§ **PROVIDED INFORMATION**:
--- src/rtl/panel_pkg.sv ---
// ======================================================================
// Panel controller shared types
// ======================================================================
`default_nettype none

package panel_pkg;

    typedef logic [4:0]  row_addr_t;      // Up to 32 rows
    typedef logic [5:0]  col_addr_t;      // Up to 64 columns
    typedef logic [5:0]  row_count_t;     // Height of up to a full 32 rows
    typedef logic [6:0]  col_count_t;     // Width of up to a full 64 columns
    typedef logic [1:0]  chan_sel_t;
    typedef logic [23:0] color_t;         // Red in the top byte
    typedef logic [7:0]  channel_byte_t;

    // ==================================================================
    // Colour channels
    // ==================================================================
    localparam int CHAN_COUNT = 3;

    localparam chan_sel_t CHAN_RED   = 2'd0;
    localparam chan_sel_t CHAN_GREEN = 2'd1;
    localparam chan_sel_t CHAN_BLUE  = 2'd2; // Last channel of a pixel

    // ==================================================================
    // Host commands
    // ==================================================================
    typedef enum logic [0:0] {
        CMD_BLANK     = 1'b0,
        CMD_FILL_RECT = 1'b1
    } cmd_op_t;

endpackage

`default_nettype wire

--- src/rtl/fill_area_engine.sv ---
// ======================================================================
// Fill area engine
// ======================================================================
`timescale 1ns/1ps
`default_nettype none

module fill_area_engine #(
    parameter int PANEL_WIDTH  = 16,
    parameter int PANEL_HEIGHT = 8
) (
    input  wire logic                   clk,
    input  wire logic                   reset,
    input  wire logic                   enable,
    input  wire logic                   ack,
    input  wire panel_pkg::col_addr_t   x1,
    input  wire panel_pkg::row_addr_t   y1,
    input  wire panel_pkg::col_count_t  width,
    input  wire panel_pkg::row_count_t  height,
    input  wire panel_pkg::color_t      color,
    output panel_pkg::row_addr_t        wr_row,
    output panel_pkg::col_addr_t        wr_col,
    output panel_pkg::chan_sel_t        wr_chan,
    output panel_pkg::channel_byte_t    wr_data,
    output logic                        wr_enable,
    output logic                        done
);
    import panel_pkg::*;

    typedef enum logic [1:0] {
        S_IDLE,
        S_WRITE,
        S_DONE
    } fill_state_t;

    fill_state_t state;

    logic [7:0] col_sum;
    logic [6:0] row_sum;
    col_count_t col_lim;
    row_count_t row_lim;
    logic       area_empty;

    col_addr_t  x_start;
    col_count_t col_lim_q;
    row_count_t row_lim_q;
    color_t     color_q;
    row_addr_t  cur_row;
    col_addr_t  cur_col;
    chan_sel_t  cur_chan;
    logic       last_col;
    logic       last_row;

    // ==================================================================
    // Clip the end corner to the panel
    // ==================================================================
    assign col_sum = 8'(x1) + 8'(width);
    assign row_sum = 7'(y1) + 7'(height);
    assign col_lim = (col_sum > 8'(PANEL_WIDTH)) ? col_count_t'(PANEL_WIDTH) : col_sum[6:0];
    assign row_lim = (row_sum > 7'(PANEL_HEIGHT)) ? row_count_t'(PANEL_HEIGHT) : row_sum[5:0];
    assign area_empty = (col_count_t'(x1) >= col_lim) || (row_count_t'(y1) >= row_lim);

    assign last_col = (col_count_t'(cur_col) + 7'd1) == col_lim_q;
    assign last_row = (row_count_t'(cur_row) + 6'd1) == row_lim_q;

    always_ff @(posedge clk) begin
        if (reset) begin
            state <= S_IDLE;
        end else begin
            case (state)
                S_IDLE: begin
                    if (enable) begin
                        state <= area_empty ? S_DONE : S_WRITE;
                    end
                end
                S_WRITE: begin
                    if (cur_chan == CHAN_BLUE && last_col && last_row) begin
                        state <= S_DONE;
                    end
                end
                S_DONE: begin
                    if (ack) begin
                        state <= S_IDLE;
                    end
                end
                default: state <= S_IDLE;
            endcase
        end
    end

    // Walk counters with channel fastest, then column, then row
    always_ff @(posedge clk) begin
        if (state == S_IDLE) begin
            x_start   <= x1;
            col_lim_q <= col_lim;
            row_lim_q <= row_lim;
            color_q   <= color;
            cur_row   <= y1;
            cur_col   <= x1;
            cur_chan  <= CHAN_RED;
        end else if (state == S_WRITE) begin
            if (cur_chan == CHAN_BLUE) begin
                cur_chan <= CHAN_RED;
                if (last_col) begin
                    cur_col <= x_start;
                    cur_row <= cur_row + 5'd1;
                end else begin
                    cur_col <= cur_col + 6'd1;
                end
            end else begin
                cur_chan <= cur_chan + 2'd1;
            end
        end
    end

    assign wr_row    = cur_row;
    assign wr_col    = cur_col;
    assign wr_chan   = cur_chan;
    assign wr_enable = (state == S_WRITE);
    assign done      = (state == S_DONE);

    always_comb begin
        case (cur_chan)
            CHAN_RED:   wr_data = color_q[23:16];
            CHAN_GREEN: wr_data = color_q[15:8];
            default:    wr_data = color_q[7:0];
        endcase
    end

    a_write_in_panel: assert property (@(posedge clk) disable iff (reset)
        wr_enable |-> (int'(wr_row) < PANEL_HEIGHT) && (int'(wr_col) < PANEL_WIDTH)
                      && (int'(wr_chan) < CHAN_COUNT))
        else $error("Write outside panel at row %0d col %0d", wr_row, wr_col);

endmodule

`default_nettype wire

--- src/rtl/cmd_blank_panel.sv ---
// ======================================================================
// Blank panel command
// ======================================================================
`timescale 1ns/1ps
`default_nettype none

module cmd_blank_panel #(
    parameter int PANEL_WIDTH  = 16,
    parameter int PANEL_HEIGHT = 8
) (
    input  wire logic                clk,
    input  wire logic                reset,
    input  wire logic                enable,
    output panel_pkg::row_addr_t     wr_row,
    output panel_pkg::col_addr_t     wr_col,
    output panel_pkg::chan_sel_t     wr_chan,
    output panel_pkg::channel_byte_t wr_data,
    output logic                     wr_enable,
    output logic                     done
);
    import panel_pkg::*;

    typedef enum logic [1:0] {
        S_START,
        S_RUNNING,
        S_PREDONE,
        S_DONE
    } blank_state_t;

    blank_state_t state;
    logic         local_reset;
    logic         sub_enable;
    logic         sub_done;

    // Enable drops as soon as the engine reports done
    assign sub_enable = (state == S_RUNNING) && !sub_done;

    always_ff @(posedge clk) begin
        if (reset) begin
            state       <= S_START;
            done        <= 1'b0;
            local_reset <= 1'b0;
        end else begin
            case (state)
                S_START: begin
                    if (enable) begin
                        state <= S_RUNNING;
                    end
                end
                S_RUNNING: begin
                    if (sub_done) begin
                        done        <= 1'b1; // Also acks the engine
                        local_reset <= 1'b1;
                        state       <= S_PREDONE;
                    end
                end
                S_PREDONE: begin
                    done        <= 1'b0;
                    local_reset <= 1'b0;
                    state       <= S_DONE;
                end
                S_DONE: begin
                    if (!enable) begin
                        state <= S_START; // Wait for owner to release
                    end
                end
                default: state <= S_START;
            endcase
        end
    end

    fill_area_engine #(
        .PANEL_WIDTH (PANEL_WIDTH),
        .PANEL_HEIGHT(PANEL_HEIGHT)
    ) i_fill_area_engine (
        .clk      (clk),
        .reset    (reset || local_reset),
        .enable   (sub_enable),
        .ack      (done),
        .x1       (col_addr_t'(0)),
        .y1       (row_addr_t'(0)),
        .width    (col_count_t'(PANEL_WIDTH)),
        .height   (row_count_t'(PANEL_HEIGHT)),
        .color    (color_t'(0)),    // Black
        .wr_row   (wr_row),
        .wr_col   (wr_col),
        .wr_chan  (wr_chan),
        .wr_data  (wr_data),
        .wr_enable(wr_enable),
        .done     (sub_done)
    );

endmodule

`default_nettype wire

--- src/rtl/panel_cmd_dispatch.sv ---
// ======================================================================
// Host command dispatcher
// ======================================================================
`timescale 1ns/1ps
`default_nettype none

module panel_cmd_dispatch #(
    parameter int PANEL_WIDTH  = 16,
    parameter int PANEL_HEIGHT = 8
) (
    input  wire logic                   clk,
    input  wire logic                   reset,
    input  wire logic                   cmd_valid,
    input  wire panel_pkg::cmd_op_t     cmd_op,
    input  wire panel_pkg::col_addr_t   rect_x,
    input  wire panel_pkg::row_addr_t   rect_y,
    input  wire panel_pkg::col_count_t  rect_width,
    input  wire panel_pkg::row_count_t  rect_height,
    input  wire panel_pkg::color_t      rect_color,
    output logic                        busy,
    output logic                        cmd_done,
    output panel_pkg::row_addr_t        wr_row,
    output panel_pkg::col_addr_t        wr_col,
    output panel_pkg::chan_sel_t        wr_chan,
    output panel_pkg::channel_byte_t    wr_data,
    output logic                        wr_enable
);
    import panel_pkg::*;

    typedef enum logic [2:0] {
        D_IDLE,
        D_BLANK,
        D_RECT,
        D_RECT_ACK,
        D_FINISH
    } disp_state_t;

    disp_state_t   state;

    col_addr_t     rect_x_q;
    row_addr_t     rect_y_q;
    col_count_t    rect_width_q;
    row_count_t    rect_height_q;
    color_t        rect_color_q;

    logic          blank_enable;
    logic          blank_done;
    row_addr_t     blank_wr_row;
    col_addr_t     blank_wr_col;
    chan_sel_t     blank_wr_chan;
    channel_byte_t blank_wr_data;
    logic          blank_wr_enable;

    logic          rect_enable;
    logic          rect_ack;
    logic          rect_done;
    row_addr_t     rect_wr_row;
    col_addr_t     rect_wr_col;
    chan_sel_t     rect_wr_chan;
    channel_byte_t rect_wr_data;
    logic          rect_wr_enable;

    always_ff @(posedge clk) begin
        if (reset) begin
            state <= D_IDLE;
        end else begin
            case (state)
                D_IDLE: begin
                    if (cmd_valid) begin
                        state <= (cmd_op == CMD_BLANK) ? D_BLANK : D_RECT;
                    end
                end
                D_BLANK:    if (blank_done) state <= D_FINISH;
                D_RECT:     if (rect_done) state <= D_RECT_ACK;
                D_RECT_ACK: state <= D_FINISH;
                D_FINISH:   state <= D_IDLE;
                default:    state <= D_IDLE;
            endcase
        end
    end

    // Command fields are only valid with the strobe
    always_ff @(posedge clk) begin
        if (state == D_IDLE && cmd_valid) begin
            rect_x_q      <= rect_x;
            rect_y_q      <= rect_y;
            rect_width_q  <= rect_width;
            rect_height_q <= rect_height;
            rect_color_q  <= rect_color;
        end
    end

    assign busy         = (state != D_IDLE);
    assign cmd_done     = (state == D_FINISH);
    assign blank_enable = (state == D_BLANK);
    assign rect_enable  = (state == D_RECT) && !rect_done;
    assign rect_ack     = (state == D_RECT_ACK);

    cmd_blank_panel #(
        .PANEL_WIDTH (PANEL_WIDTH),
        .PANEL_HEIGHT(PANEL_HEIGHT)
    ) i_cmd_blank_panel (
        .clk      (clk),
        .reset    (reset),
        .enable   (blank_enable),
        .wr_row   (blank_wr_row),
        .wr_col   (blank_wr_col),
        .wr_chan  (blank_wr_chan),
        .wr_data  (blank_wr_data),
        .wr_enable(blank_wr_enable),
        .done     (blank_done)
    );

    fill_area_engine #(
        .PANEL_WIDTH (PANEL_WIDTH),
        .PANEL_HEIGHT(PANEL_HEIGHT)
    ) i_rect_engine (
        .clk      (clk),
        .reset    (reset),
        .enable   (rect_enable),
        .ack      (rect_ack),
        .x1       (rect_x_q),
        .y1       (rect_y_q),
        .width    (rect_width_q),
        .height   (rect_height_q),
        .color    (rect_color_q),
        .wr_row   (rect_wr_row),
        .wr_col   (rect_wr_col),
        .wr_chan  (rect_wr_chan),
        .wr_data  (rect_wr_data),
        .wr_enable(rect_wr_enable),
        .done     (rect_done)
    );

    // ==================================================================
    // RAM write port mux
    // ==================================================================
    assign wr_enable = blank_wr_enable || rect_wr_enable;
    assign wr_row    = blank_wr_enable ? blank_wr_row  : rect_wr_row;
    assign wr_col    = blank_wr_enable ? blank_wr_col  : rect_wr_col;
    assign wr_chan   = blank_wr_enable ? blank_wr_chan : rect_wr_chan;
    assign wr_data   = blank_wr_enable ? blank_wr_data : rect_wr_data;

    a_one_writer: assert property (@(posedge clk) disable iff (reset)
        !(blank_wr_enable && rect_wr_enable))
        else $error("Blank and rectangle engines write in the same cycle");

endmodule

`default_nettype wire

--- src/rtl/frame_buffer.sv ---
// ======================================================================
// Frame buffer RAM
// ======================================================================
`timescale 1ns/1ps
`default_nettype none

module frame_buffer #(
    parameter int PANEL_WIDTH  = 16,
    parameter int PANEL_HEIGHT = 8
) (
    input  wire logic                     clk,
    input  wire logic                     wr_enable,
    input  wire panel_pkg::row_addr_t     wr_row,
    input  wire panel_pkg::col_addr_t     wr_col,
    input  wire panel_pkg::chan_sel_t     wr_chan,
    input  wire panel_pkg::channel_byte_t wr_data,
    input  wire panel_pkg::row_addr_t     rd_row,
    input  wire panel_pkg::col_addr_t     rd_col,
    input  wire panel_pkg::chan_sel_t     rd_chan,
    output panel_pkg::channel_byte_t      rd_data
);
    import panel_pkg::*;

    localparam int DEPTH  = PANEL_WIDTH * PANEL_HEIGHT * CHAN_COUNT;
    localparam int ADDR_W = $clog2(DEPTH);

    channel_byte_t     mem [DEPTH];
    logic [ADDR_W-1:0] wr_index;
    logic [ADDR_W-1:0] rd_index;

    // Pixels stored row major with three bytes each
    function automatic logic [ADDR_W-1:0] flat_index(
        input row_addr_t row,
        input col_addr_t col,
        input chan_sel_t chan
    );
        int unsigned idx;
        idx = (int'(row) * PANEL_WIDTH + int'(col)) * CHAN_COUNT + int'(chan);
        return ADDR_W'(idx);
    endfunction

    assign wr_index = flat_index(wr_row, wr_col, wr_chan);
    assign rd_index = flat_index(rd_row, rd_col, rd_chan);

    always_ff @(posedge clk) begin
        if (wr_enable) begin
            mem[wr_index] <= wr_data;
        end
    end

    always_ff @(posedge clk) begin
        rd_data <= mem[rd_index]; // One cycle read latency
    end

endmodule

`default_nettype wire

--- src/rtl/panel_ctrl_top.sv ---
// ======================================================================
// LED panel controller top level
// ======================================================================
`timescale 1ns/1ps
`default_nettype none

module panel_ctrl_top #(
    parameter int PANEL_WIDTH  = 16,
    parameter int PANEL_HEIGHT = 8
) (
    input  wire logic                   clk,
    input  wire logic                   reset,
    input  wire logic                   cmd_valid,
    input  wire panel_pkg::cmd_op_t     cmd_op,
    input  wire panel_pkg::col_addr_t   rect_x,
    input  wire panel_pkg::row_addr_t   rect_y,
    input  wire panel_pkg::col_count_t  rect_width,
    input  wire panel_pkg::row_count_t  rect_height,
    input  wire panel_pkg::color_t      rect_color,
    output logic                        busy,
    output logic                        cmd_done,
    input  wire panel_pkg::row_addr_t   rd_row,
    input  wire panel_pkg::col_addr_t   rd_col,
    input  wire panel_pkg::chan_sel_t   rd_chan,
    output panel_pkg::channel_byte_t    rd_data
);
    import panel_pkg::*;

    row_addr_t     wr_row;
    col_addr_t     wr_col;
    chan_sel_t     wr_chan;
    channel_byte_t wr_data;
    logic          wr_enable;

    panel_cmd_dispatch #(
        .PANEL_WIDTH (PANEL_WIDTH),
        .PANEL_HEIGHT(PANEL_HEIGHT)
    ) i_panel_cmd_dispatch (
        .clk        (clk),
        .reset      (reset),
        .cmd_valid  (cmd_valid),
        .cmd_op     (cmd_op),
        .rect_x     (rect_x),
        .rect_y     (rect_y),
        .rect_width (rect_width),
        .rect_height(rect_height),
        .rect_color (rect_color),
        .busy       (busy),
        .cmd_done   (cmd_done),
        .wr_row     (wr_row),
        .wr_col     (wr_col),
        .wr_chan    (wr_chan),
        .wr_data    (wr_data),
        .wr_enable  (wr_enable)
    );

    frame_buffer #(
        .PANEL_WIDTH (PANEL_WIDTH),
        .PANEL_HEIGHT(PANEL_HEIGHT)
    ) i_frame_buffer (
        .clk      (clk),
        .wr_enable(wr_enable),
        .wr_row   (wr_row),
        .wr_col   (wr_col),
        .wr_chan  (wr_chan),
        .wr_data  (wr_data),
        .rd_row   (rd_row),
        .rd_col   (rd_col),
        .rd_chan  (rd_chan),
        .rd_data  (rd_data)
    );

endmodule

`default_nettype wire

§ **EXERCISE BRIEF**:
Each line from the start of the listing above through the line containing "to 64 columns" must be reproduced exactly. Leave out the rest.

§ **ANSWER BOX**:
--- src/rtl/panel_pkg.sv ---
// ======================================================================
// Panel controller shared types
// ======================================================================
`default_nettype none

package panel_pkg;

    typedef logic [4:0]  row_addr_t;      // Up to 32 rows
    typedef logic [5:0]  col_addr_t;      // Up to 64 columns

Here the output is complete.